Mientras tanto, en los pasillos de los institutos se multiplican los ataques de ansiedad, los dolores de cabeza, el insomnio, las crisis existenciales antes de los 18. Pero no pasa nada, es “lo normal”. Que aprendan a lidiar con la presión – teorizan desde un despacho-. Como si el estrés mal gestionado fuera una especie de vacuna para la vida adulta, y no el inicio de una relación tormentosa con uno mismo.
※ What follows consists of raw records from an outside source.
This design comes from an exercise in tuning for small area on the open sky130 flow, not from production work. The RTL was checked by simulation tests, not by an equivalence proof against the original design.

$ cat design/flow/config.mk
export PLATFORM = sky130hd
export DESIGN_NAME = tomasulim
export DESIGN_NICKNAME = tomasulim
export VERILOG_FILES = /design/flow/design.v
export SDC_FILE = /design/flow/constraint.sdc
export NUM_CORES = 4
export LEC_CHECK = 0
export CAP_MARGIN = 20
export CORE_MARGIN = 2
export CORE_UTILIZATION = 40
export PLACE_DENSITY = 0.6
export SLEW_MARGIN = 20
$ cat design/flow/constraint.sdc
create_clock -name core_clock -period 10.0 [get_ports {CLK}]
set_input_delay 2.0000 -clock core_clock [delete_from_list [all_inputs] [get_ports {CLK}]]
set_output_delay 2.0000 -clock core_clock [all_outputs]
set_load 0.01 [all_outputs]
$ cat design/flow/design.v
module programCounter(CLK, CLR, incr, addrOut, addrNext);
	input CLK, CLR, incr;
	output reg [4:0] addrOut;
	output [4:0] addrNext;
	assign addrNext = addrOut + {4'b0, incr & ~CLR};
	always @(posedge CLK, posedge CLR) begin
		if (CLR) begin
			addrOut <= 5'b0;
		end else if (incr) begin
			addrOut <= addrOut + 1'b1;
		end
	end
endmodule
module instrRegister(CLK, CLR, IRin, instrIn, instrOut);
	input CLK, CLR, IRin;
	input [15:0] instrIn;
	output [15:0] instrOut;
	reg [15:0] ir;
	assign instrOut = IRin ? instrIn : ir;
	always @(posedge CLK, posedge CLR) begin
		if (CLR) begin
			ir <= 16'b0;
		end else if (IRin) begin
			ir <= instrIn;
		end
	end
endmodule
module instrQueue(CLK, CLR, cheio, vazio, adc, rtr, instrIn, instrOut);	 
	input CLK, CLR, adc, rtr;
	input [15:0] instrIn;
	output cheio, vazio;
	output reg [15:0] instrOut;
	reg [2:0] frente, tras;	 
	reg [7:0] iValid;			 
	reg [15:0] instrs[7:0];	 
	reg [7:0] iValid_v;
	assign cheio = &iValid;
	assign vazio = ~|iValid;
	always @(posedge CLK, posedge CLR) begin
		if (CLR) begin	 
			iValid <= 8'b0;
			frente <= 3'b0;
			tras <= 3'b0;
			instrOut <= 16'b0;
		end else begin
			iValid_v = iValid;
			if (adc && ~cheio) begin	 
				iValid_v[tras] = 1'b1;
				tras <= tras + 1'b1;
			end
			if (rtr && ~vazio) begin	 
				instrOut <= instrs[frente];
				iValid_v[frente] = 1'b0;
				frente <= frente + 1'b1;
			end
			iValid <= iValid_v;
		end
	end
	always @(posedge CLK) begin
		if (adc && ~cheio)
			instrs[tras] <= instrIn;
	end
endmodule
module decoder(CLK, CLR, load, ID, confirma);
	parameter [3:0] FIRST = 4'd1;
	input CLK, CLR, load;
	input [3:0] ID;
	output reg [1:0] confirma;
	always @(posedge CLK, posedge CLR) begin
		if (CLR) begin
			confirma <= 2'b00;
		end else if (load) begin
			if (ID == FIRST)
				confirma <= 2'b01;
			else if (ID == FIRST + 4'd1)
				confirma <= 2'b10;
		end
	end
endmodule
module UA(CLK, CLR, start, ID_RS_in, Dado1, Dado2, OP_Rd, Resultado, confirmacao, busy, confSet, ID_RS);
	input CLK, CLR, start;
	input [15:0]Dado1, Dado2;
	input [5:0]OP_Rd;
	input [3:0]ID_RS_in;
	output reg confirmacao;	 
	output reg busy;			 
	output reg [22:0] Resultado;		 
	output confSet;
	output reg [3:0]ID_RS;
	reg [2:0]Rd;
	reg [1:0]cont;
	assign confSet = (cont == 2'b01);
	always @(posedge CLK, posedge CLR)begin
		if(CLR)begin
			cont <= 2'b00;
			Resultado <= 23'b0;
			confirmacao <= 1'b0;
			busy <= 1'b0;
			ID_RS <= 4'b0000;
			Rd <= 3'b000;
		end else begin
			confirmacao <= 1'b0;
			case (cont)
				2'b00: begin  
					if (start) begin
						busy <= 1'b1;
						cont <= 2'b01;
						ID_RS <= ID_RS_in;
						Rd <= OP_Rd[5:3];
					end
				end
				2'b01: begin  
					cont <= 2'b10;
					Resultado[19:16] <= ID_RS;
					confirmacao <= 1'b1;
				end
				2'b10: begin  
					case(OP_Rd[2:0])
						3'b001 :	Resultado[15:0] <= Dado1 + Dado2;		 
						3'b010 :	Resultado[15:0] <= Dado1 - Dado2;		 
						3'b011 : Resultado[15:0] <= Dado1 + Dado2;		 
						3'b100 : Resultado[15:0] <= Dado1 + Dado2;
						default: ;
					endcase
					busy <= 1'b0;
					cont <= 2'b00;
					Resultado[22:20] <= Rd;
				end
				default: ;
			endcase
		end
	end
endmodule
module UA_Address(CLK, CLR, sclr, start, finalizado, ID_RS_in, Dado1, Dado2, OP_Rd, Resultado, confirmacao, busy, confSet, rawResultado, rawConfirmacao);
	input CLK, CLR, sclr, start, finalizado;
	input [15:0]Dado1, Dado2;
	input [5:0]OP_Rd;
	input [3:0]ID_RS_in;
	output confirmacao;	 
	output busy;			 
	output [22:0] Resultado;		 
	output confSet;
	output [22:0] rawResultado;
	output rawConfirmacao;
	reg conf_r, busy_r;
	reg [22:0] res_r;
	reg [1:0]cont;
	assign confirmacao = conf_r & ~sclr;
	assign busy = busy_r & ~sclr;
	assign Resultado = sclr ? 23'b0 : res_r;
	assign rawResultado = res_r;
	assign rawConfirmacao = conf_r;
	assign confSet = ~sclr & (cont == 2'b00) & start;
	always @(posedge CLK, posedge CLR)begin
		if(CLR)begin
			cont <= 2'b00;
			res_r <= 23'b0;
			conf_r <= 1'b0;
			busy_r <= 1'b0;
		end else if (sclr) begin
			cont <= 2'b00;
			res_r <= 23'b0;
			conf_r <= 1'b0;
			busy_r <= 1'b0;
		end else begin
			case (cont)
				2'b00: begin  
					if (start) begin
						busy_r <= 1'b1;
						cont <= 2'b01;
						res_r[19:16] <= ID_RS_in;
						res_r[22:20] <= OP_Rd[5:3];
						res_r[15:0] <= Dado1 + Dado2;
						conf_r <= 1'b1;
					end
				end
				2'b01: begin
					if(finalizado) begin
						busy_r <= 1'b0;
						cont <= 2'b00;
						conf_r <= 1'b0;
					end
				end
				default: ;
			endcase
		end
	end
endmodule
module ASRS(ID_in, CLK, CLR, start, busy, clockInstr, Valor1, Valor2, OP_Rd, despacho, ID_out, confirma, CDB, CLK_instr, IRout, depR0, dataR0, depR1, dataR1 );
	input CLK, CLR, start;
	input confirma;
	input [3:0]ID_in;
	input [19:0] CDB;
	input [15:0]IRout;		 
	input	 [2:0] depR0, depR1;
	input [15:0] dataR0, dataR1;
	input [9:0] CLK_instr;
	output reg [3:0]ID_out;
	output reg busy;
	output reg despacho;
	output reg [5:0]OP_Rd;
	output reg [15:0] Valor1,Valor2;
	output reg [9:0] clockInstr;
	reg [1:0] cont;
	reg [15:0] Vj, Vk;	 
	reg [3:0] Qj, Qk;		 
	reg [5:0] OPcode;
	always @(posedge CLK, posedge CLR)begin
		if(CLR)begin
				busy <= 1'b0;
				Vj <= 16'b0;
				Vk <= 16'b0;
				Qj <= 4'b0000;
				Qk <= 4'b0000;
				OPcode <= 6'b0;
				cont <= 2'b0;
				clockInstr <= 10'b0;
				despacho <= 1'b0;
				Valor1 <= 16'b0;
				Valor2 <= 16'b0;
				OP_Rd <= 6'b0;
				ID_out <= 4'b0;
		end else begin
			case(cont)
				2'b00: begin
						if(start)begin	 
							busy <= 1'b1;
							Vj <= dataR0;
							Vk <= dataR1;
							Qj <= {1'b0, depR0};
							Qk <= {1'b0, depR1};
							OPcode <= IRout[5:0];
							cont <= 2'b01;
							clockInstr <= CLK_instr;
						end
				end
				2'b01: begin
						if(Qj != 4'b0000 || Qk != 4'b0000)begin	 
							if(CDB[19:16] == Qj)begin
								Vj <= CDB[15:0];
								Qj <= 4'b0000;
							end
							if(CDB[19:16] == Qk)begin
								Vk <= CDB[15:0];
								Qk <= 4'b0000;
							end
						end else begin		 
							despacho <= 1'b1;
							Valor1 <= Vj;
							Valor2 <= Vk;
							OP_Rd <= OPcode;
							ID_out <= ID_in;
							cont <= 2'b10;
						end
				end
				2'b10: begin
						if(confirma)begin		 
								busy <= 1'b0;	 
								Vj <= 16'b0;
								Vk <= 16'b0;
								Qj <= 4'b0000;
								Qk <= 4'b0000;
								OPcode <= 6'b0;
								cont <= 2'b0;
								despacho <= 1'b0;
						end
				end
				default: ;
			endcase
		end
	end
endmodule
module LSRS(ID_in, CLK, CLR, start, busy, clockInstr, Valor1, Valor2, Valor3, OP_Rd, despacho, ID_out, confirma, CDB, CLK_instr, IRout, depR0, dataR0, depR1, dataR1 );
	input CLK, CLR, start;
	input confirma;
	input [3:0]ID_in;
	input [19:0] CDB;
	input [15:0]IRout;		 
	input [2:0] depR0, depR1;
	input [15:0] dataR0, dataR1;
	input [9:0] CLK_instr;
	output reg [3:0]ID_out;
	output reg busy;
	output reg despacho;
	output reg [5:0]OP_Rd;
	output reg [15:0] Valor1, Valor2, Valor3;
	output reg [9:0] clockInstr;
	reg [1:0] cont;
	reg [6:0]Offset;
	reg [15:0] Vj, Vk;	 
	reg [3:0] Qj, Qk;		 
	reg [5:0] OPcode;
	always @(posedge CLK, posedge CLR)begin
		if(CLR)begin
				busy <= 1'b0;
				Vj <= 16'b0;
				Vk <= 16'b0;
				Qj <= 4'b0000;
				Qk <= 4'b0000;
				OPcode <= 6'b0;
				cont <= 2'b0;
				clockInstr <= 10'b0;
				Offset <= 7'b0;
				Valor3 <= 16'b0;
				despacho <= 1'b0;
				Valor1 <= 16'b0;
				Valor2 <= 16'b0;
				OP_Rd <= 6'b0;
				ID_out <= 4'b0;
		end else begin
			case(cont)
				2'b00: begin
						if(start)begin
							busy <= 1'b1;
							Vj <= dataR0;
							Vk <= dataR1;
							Qj <= {1'b0, depR0};
							Qk <= {1'b0, depR1};
							OPcode <= IRout[5:0];
							Offset <= IRout[15:9];
							cont <= 2'b01;
							clockInstr <= CLK_instr;
						end
				end
				2'b01: begin
						if(OPcode[2:0] == 3'b011) begin  
							if(Qk != 4'b0000)begin	 
								if(CDB[19:16] == Qk)begin
									Vk <= CDB[15:0];
									Qk <= 4'b0000;
								end
							end else begin
								despacho <= 1'b1;
								Valor1 <= {9'b0, Offset};	 
								Valor2 <= Vk;		 
								OP_Rd <= OPcode;	 
								ID_out <= ID_in;	 
								cont <= 2'b10;
							end
						end
						if(OPcode[2:0] == 3'b100) begin	 
							if(Qj != 4'b0000 || Qk != 4'b0000)begin	 
								if(CDB[19:16] == Qj)begin
									Vj <= CDB[15:0];
									Qj <= 4'b0000;
								end
								if(CDB[19:16] == Qk)begin
									Vk <= CDB[15:0];
									Qk <= 4'b0000;
								end
							end else begin
								despacho <= 1'b1;
								Valor1 <= {9'b0, Offset};
								Valor2 <= Vk;
								OP_Rd <= OPcode;
								ID_out <= ID_in;
								cont <= 2'b10;
								Valor3 <= Vj;
							end
						end
				end
				2'b10: begin
						if(confirma)begin		 
								busy <= 1'b0;	 
								Vj <= 16'b0;
								Vk <= 16'b0;
								Qj <= 4'b0000;
								Qk <= 4'b0000;
								OPcode <= 6'b0;
								cont <= 2'b0;
								despacho <= 1'b0;
								Offset <= 7'b0;
						end
				end
				default: ;
			endcase
		end
	end
endmodule
module registerFile(CLK, CLR, wren, numW, depW, wdep, depID, dadoDep, dataW, numR0, depR0, dataR0, numR1, depR1, dataR1);
	input CLK, CLR, wren, wdep;
	input [2:0] numW, numR0, numR1, depID; 	 
	input [3:0] depW, dadoDep;
	input [15:0] dataW; 	 
	output reg [3:0] depR0, depR1;		 
	output reg [15:0] dataR0, dataR1;	 
	reg [127:0] regs;	 
	reg [31:0] depRegs;	 
	reg [127:0] regs_n;
	reg [31:0] depRegs_n;
	always @* begin
		regs_n = regs;
		depRegs_n = depRegs;
		if (wren) begin				 
			if (depW == 4'b0000) begin
				depRegs_n[numW*4 +: 4] = 4'b0000;		 
				regs_n[numW*16 +: 16] = dataW;			 
			end
		end
		if (wdep) begin	 
			depRegs_n[depID*4 +: 4] = dadoDep;  
		end
	end
	always @(posedge CLK, posedge CLR) begin
		if (CLR) begin	 
			regs <= {16'd24, 16'd7, 16'd6, 16'd5, 16'd4, 16'd3, 16'd2, 16'd1};
			depRegs <= 32'b0;
			depR0 <= 4'b0;
			depR1 <= 4'b0;
			dataR0 <= 16'b0;
			dataR1 <= 16'b0;
		end else begin
			regs <= regs_n;
			depRegs <= depRegs_n;
			depR0 <= depRegs_n[numR0*4 +: 4];
			if (depRegs_n[numR0*4 +: 4] == 4'b0000)
				dataR0 <= regs_n[numR0*16 +: 16];  
			depR1 <= depRegs_n[numR1*4 +: 4];
			if (depRegs_n[numR1*4 +: 4] == 4'b0000)
				dataR1 <= regs_n[numR1*16 +: 16];	 
		end
	end
endmodule
module CDBArbt(CLK, CLR, combo, controle, resultadoAddSub, resultadoLoadStore, CDB, wren_banco, RD);
	input CLK, CLR, combo;
	input controle;
	input [22:0]  resultadoAddSub;
	input [22:0]  resultadoLoadStore;
	output reg [19:0]CDB;
	output reg wren_banco;
	output reg [2:0] RD;
	reg combo_q;
	always @(posedge CLK, posedge CLR)begin
		if(CLR)begin
			wren_banco <= 1'b0;
			combo_q <= 1'b0;
			CDB <= 20'b0;
			RD <= 3'b0;
		end else begin
			combo_q <= combo;
			wren_banco <= 1'b0;
			if (combo_q & ~combo) begin
				wren_banco <= 1'b1;
				if(~controle) begin
					CDB <= resultadoAddSub[19:0];
					RD <= resultadoAddSub[22:20];
				end	else	begin
					CDB <= resultadoLoadStore[19:0];
					RD <= resultadoLoadStore[22:20];
				end
			end
		end
	end
endmodule
module tomasulim(CLK, CLR, mem_addr, mem_wdata, mem_we, mem_rdata, cdb_we, cdb_rd, cdb_tag, cdb_data);
	input CLK, CLR;
	output [4:0] mem_addr;
	output [15:0] mem_wdata;
	output mem_we;
	input [15:0] mem_rdata;
	output cdb_we;
	output [2:0] cdb_rd;
	output [3:0] cdb_tag;
	output [15:0] cdb_data;
	reg [9:0] counter;
	reg quemSai;
	reg quemSai2;
	wire [4:0] addrOut, addrNext;
	wire [3:0] depR0, depR1;
	wire [15:0] q, instrOut, IRout, dataR0, dataR1;
	wire cheio, vazio;
	reg [2:0]step;
	wire adiciona;
	reg adc, rtr;											 
	wire [3:0]busy;	 
	reg [3:0] start;	 
	reg IRin; 					 
	reg [2:0] numR0,numR1;	 
	reg wren;					 
	wire wren_cdb;				 
	reg [3:0] depW, numW;	 
	wire [2:0] RD;				 
	wire [9:0] clockInstr[1:0];
	wire [15:0] Valor1[1:0];
	wire [15:0] Valor2[1:0];
	wire [5:0] OP_Rd[1:0];
	wire [1:0] despacho;
	wire [1:0] confirma;
	wire [3:0] ID_out[1:0];
	wire [19:0] CDB;
	wire [9:0] clk_instLS[1:0];
	wire [15:0] Valor3[1:0];
	wire [15:0] Valor4[1:0];
	wire [15:0] Valor5[1:0];
	wire [5:0] OP_Rd2[1:0];  
	wire [1:0] despacho2;
	wire [1:0] confirma2;
	wire [3:0] ID_out2[1:0];
	reg strAddSub;
	reg [3:0] IDaddSub;
	reg [15:0] Dado1, Dado2;
	reg [5:0] OP_RdAddSub;
	wire [22:0] resultAddSub;
	wire confAddSub, busyAddSub;
	wire confSetAS;
	wire [3:0] idAS;
	reg strLoadStore;
	reg [3:0] IDloadStore;
	reg [15:0] Dado3, Dado4;
	reg [5:0] OP_RdLoadStore;
	wire [22:0] resultLoadStore, rawResultLoadStore;
	wire confAddress, busyLoadStore, rawConfAddress;
	wire confSetLS;
	reg confLoadStore, confLoad;
	reg [15:0]Dadolido;
	reg latencia;
	reg WMen;	 
	reg [9:0] maisAntiga;
	reg [2:0] step_v;
	reg adc_v, rtr_v, IRin_v, wren_v, strAddSub_v, strLoadStore_v, latencia_v, WMen_v;
	reg confLoadStore_v, confLoad_v;
	reg [2:0] numR0_v, numR1_v;
	reg [3:0] start_v;
	reg [15:0] Dadolido_v, Dado1_v, Dado2_v, Dado3_v, Dado4_v;
	reg [9:0] counter_v;
	reg [3:0] depW_v, numW_v, IDaddSub_v, IDloadStore_v;
	reg quemSai_v, quemSai2_v;
	reg [5:0] OP_RdAddSub_v, OP_RdLoadStore_v;
	assign q = mem_rdata;
	always @(posedge CLK, posedge CLR) begin
		if(CLR)begin
			adc <= 1'b0;
			rtr <= 1'b0;
			step <= 3'b0;
			IRin <= 1'b0;
			numR0 <= 3'b0;
			numR1 <= 3'b0;
			start <= 4'b0;
			Dadolido <= 16'b0;
			wren <= 1'b0;
			counter <= 10'b0;
			strAddSub <= 1'b0;
			strLoadStore <= 1'b0;
			latencia <= 1'b0;
			WMen <= 1'b0;
			confLoadStore <= 1'b0;
			confLoad <= 1'b0;
			depW <= 4'b0;
			numW <= 4'b0;
			quemSai <= 1'b0;
			quemSai2 <= 1'b0;
			Dado1 <= 16'b0;
			Dado2 <= 16'b0;
			Dado3 <= 16'b0;
			Dado4 <= 16'b0;
			IDaddSub <= 4'b0;
			IDloadStore <= 4'b0;
			OP_RdAddSub <= 6'b0;
			OP_RdLoadStore <= 6'b0;
		end else begin
			step_v = step; adc_v = adc; rtr_v = rtr; IRin_v = IRin; wren_v = wren;
			numR0_v = numR0; numR1_v = numR1; start_v = start; Dadolido_v = Dadolido;
			counter_v = counter; latencia_v = latencia; confLoadStore_v = confLoadStore;
			confLoad_v = confLoad; depW_v = depW; numW_v = numW;
			quemSai_v = quemSai; quemSai2_v = quemSai2;
			Dado1_v = Dado1; Dado2_v = Dado2; Dado3_v = Dado3; Dado4_v = Dado4;
			IDaddSub_v = IDaddSub; IDloadStore_v = IDloadStore;
			OP_RdAddSub_v = OP_RdAddSub; OP_RdLoadStore_v = OP_RdLoadStore;
			strAddSub_v = 1'b0;
			strLoadStore_v = 1'b0;
			maisAntiga = 10'b1111111111;
			WMen_v = 1'b0;
			if(~latencia_v) begin
				confLoadStore_v = 1'b0;
			end
			case(step_v)
				3'b000:	begin
					step_v = 3'b001;
				end
				3'b001:	begin
					step_v = 3'b010;
					adc_v = 1'b1;
				end
				3'b010:	begin
					step_v = 3'b011;
					rtr_v = 1'b1;
				end
				3'b011:	begin
					wren_v = 1'b0;
					step_v = 3'b100;
					rtr_v = 1'b0;
					IRin_v = 1'b1;
				end
				3'b100: begin
					IRin_v = 1'b0;
					counter_v = counter_v + 1'b1;
					numR0_v = IRout[5:3];
					numR1_v = IRout[8:6];
					step_v = 3'b101;
				end
				3'b101: begin
					if(IRout[2:0] == 3'b001 || IRout[2:0] == 3'b010)begin
						if(~busy[0])begin
							start_v[0] = 1'b1;
							depW_v = 4'b0001;
							numW_v = {1'b0, numR0_v};
							step_v = 3'b110;
						end else if(~busy[1]) begin
							start_v[1] = 1'b1;
							depW_v = 4'b0010;
							numW_v = {1'b0, numR0_v};
							step_v = 3'b110;
						end
					end else if(IRout[2:0] == 3'b011 || IRout[2:0] == 3'b100 )begin	 
						if(~busy[2])begin
							start_v[2] = 1'b1;
							depW_v = 4'b0101;
							numW_v = {1'b0, numR0_v};
							step_v = 3'b110;
						end else if(~busy[3]) begin
							start_v[3] = 1'b1;
							depW_v = 4'b0110;
							numW_v = {1'b0, numR0_v};
							step_v = 3'b110;
						end
					end else begin
						step_v = 3'b010;
					end
				end
				3'b110 : begin
					if(~confAddSub & ~confLoadStore_v)begin
						if(IRout[2:0] != 3'b100)
							wren_v = 1'b1;  
						step_v = 3'b010;  
						start_v = 4'b0000;
					end
				end
				default: ;
			endcase
			if ((despacho[0] || despacho[1]) && ~busyAddSub) begin
				if (despacho[0] && clockInstr[0] < maisAntiga) begin
					maisAntiga = clockInstr[0];
					quemSai_v = 1'b0;
				end
				if (despacho[1] && clockInstr[1] < maisAntiga) begin
					maisAntiga = clockInstr[1];
					quemSai_v = 1'b1;
				end
				strAddSub_v = 1'b1;
				Dado1_v = Valor1[quemSai_v];
				Dado2_v = Valor2[quemSai_v];
				IDaddSub_v = ID_out[quemSai_v];
				OP_RdAddSub_v = OP_Rd[quemSai_v];
			end
			if(~confAddress) begin
				if ((despacho2[0] || despacho2[1]) && ~busyLoadStore) begin
					if (despacho2[0] && clk_instLS[0] < maisAntiga) begin
						maisAntiga = clk_instLS[0];
						quemSai2_v = 1'b0;
					end
					if (despacho2[1] && clk_instLS[1] < maisAntiga) begin
						maisAntiga = clk_instLS[1];
						quemSai2_v = 1'b1;
					end
					strLoadStore_v = 1'b1;
					Dado3_v = Valor3[quemSai2_v];
					Dado4_v = Valor4[quemSai2_v];
					IDloadStore_v = ID_out2[quemSai2_v];
					OP_RdLoadStore_v = OP_Rd2[quemSai2_v];
				end
			end
			if(confAddress) begin
				if(OP_RdLoadStore_v[2:0] == 3'b011) begin 
					if(latencia_v == 1'b0)begin
						latencia_v = 1'b1;
						confLoad_v = 1'b1;
					end	else begin
						confLoadStore_v = 1'b1;
						Dadolido_v = q;
						latencia_v = 1'b0;
						confLoad_v = 1'b0;
					end
				end
				if(OP_RdLoadStore_v[2:0] == 3'b100) begin 
					WMen_v = 1'b1;
				end
			end
			step <= step_v; adc <= adc_v; rtr <= rtr_v; IRin <= IRin_v; wren <= wren_v;
			numR0 <= numR0_v; numR1 <= numR1_v; start <= start_v; Dadolido <= Dadolido_v;
			counter <= counter_v; latencia <= latencia_v; confLoadStore <= confLoadStore_v;
			confLoad <= confLoad_v; depW <= depW_v; numW <= numW_v;
			quemSai <= quemSai_v; quemSai2 <= quemSai2_v;
			Dado1 <= Dado1_v; Dado2 <= Dado2_v; Dado3 <= Dado3_v; Dado4 <= Dado4_v;
			IDaddSub <= IDaddSub_v; IDloadStore <= IDloadStore_v;
			OP_RdAddSub <= OP_RdAddSub_v; OP_RdLoadStore <= OP_RdLoadStore_v;
			strAddSub <= strAddSub_v; strLoadStore <= strLoadStore_v; WMen <= WMen_v;
		end
	end
	assign adiciona = (adc & (~WMen));
	assign mem_addr = confAddress ? resultLoadStore[4:0] : addrNext;
	assign mem_wdata = Valor5[quemSai2];
	assign mem_we = WMen;
	programCounter pc(CLK, CLR, ~cheio & ~confAddress, addrOut, addrNext);	 
	instrQueue iq(CLK, CLR, cheio, vazio, adiciona, rtr, q, instrOut);	 
	instrRegister IR(CLK, CLR, IRin, instrOut, IRout);					 
	registerFile RF(CLK, CLR, wren_cdb, RD, wren_cdb ? 4'b0000 : depW, wren, numW[2:0], depW, CDB[15:0], numR0, depR0, dataR0, numR1, depR1, dataR1);
	ASRS Est1(4'b0001, CLK, CLR, start[0], busy[0], clockInstr[0], Valor1[0], Valor2[0], OP_Rd[0], despacho[0], ID_out[0], confirma[0], CDB[19:0], counter, IRout, depR0[2:0], dataR0, depR1[2:0], dataR1 );
	ASRS Est2(4'b0010, CLK, CLR, start[1], busy[1], clockInstr[1], Valor1[1], Valor2[1], OP_Rd[1], despacho[1], ID_out[1], confirma[1], CDB[19:0], counter, IRout, depR0[2:0], dataR0, depR1[2:0], dataR1 );
	UA addSub(CLK, CLR, strAddSub, IDaddSub, Dado1, Dado2, OP_RdAddSub, resultAddSub, confAddSub, busyAddSub, confSetAS, idAS);
	decoder #(4'd1) decConfAddSub(CLK, CLR, confSetAS, idAS, confirma);
	LSRS Est5(4'b0101, CLK, CLR, start[2], busy[2], clk_instLS[0], Valor3[0], Valor4[0], Valor5[0], OP_Rd2[0], despacho2[0], ID_out2[0], confirma2[0], CDB[19:0], counter, IRout, depR0[2:0], dataR0, depR1[2:0], dataR1 );
	LSRS Est6(4'b0110, CLK, CLR, start[3], busy[3], clk_instLS[1], Valor3[1], Valor4[1], Valor5[1], OP_Rd2[1], despacho2[1], ID_out2[1], confirma2[1], CDB[19:0], counter, IRout, depR0[2:0], dataR0, depR1[2:0], dataR1 );
	UA_Address loadStore(CLK, CLR, confLoadStore, strLoadStore, confLoadStore|WMen, IDloadStore, Dado3, Dado4, OP_RdLoadStore, resultLoadStore, confAddress, busyLoadStore, confSetLS, rawResultLoadStore, rawConfAddress);
	decoder #(4'd5) decConfLoadStore(CLK, CLR, confSetLS, IDloadStore, confirma2);
	CDBArbt Arb(CLK, CLR, confAddSub | confLoad, rawConfAddress, resultAddSub, {rawResultLoadStore[22:16], Dadolido}, CDB, wren_cdb, RD);
	assign cdb_we = wren_cdb;
	assign cdb_rd = RD;
	assign cdb_tag = CDB[19:16];
	assign cdb_data = CDB[15:0];
endmodule
$ cat design/flow/run.sh
#!/bin/bash
# synth_recipe.tcl (not shown) runs the flow's synth.tcl, then flattens the netlist and writes it again
# the make line also repeats each setting of config.mk as NAME=value (left out here)
make -C /OpenROAD-flow-scripts/flow DESIGN_CONFIG=/design/flow/config.mk WORK_HOME=/design/flow/orfs CLKGATE_MAP_FILE= SYNTH_SCRIPT=/design/flow/synth_recipe.tcl finish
Pero, en realidad, no es el fin del mundo. Es urgente dejar de confundir un mal examen con un mal futuro. Una mala nota con una mala persona. Un mal día con un mal adolescente. El mensaje que muchas veces lanzamos, sin querer —y otras veces con todas las ganas del mundo—, es claro: “o apruebas, o fracasas”. La vida práctica, sin embargo, parece tener otros criterios. El pensamiento flexible, la ética, la empatía, la creatividad, el trabajo en equipo, la capacidad de dudar… son habilidades que no se evalúan con opción múltiple ni tienen un apartado específico en Selectividad.
Justamente, por eso, quizás habría que relativizar, resetearlo todo y volver a lo básico, encarnado en la frase de Michel de Montaigne: educar no es llenar una botella, sino encender un fuego. Pero para eso hace falta valor- que cantaba Auserón -. Enseñar a pensar es peligroso. Quien piensa, cuestiona. Quien razona, no se lo traga todo. Y si se nos llenara el país de jóvenes de criterio propio, ¿Qué nota global sacaríamos? Desde luego, mucho mejor que lo que las encuestas rezan.
Por eso, mientras seguimos viendo adolescentes con ojeras que arrastran mochilas llenas de apuntes y miedos, conviene no olvidar que aún estamos a tiempo de cambiar el cuento. Y sobre todo, de enseñarles que un examen no define una vida. Que el fracaso es una parte inevitable, que forma parte del juego y hasta – en una medida justa – puede ser útil en el aprendizaje. Pero que, si van a memorizar algo, ojalá no sea el tema 7 de Historia, sino la idea de que valen por lo que son, no por la nota que sacan.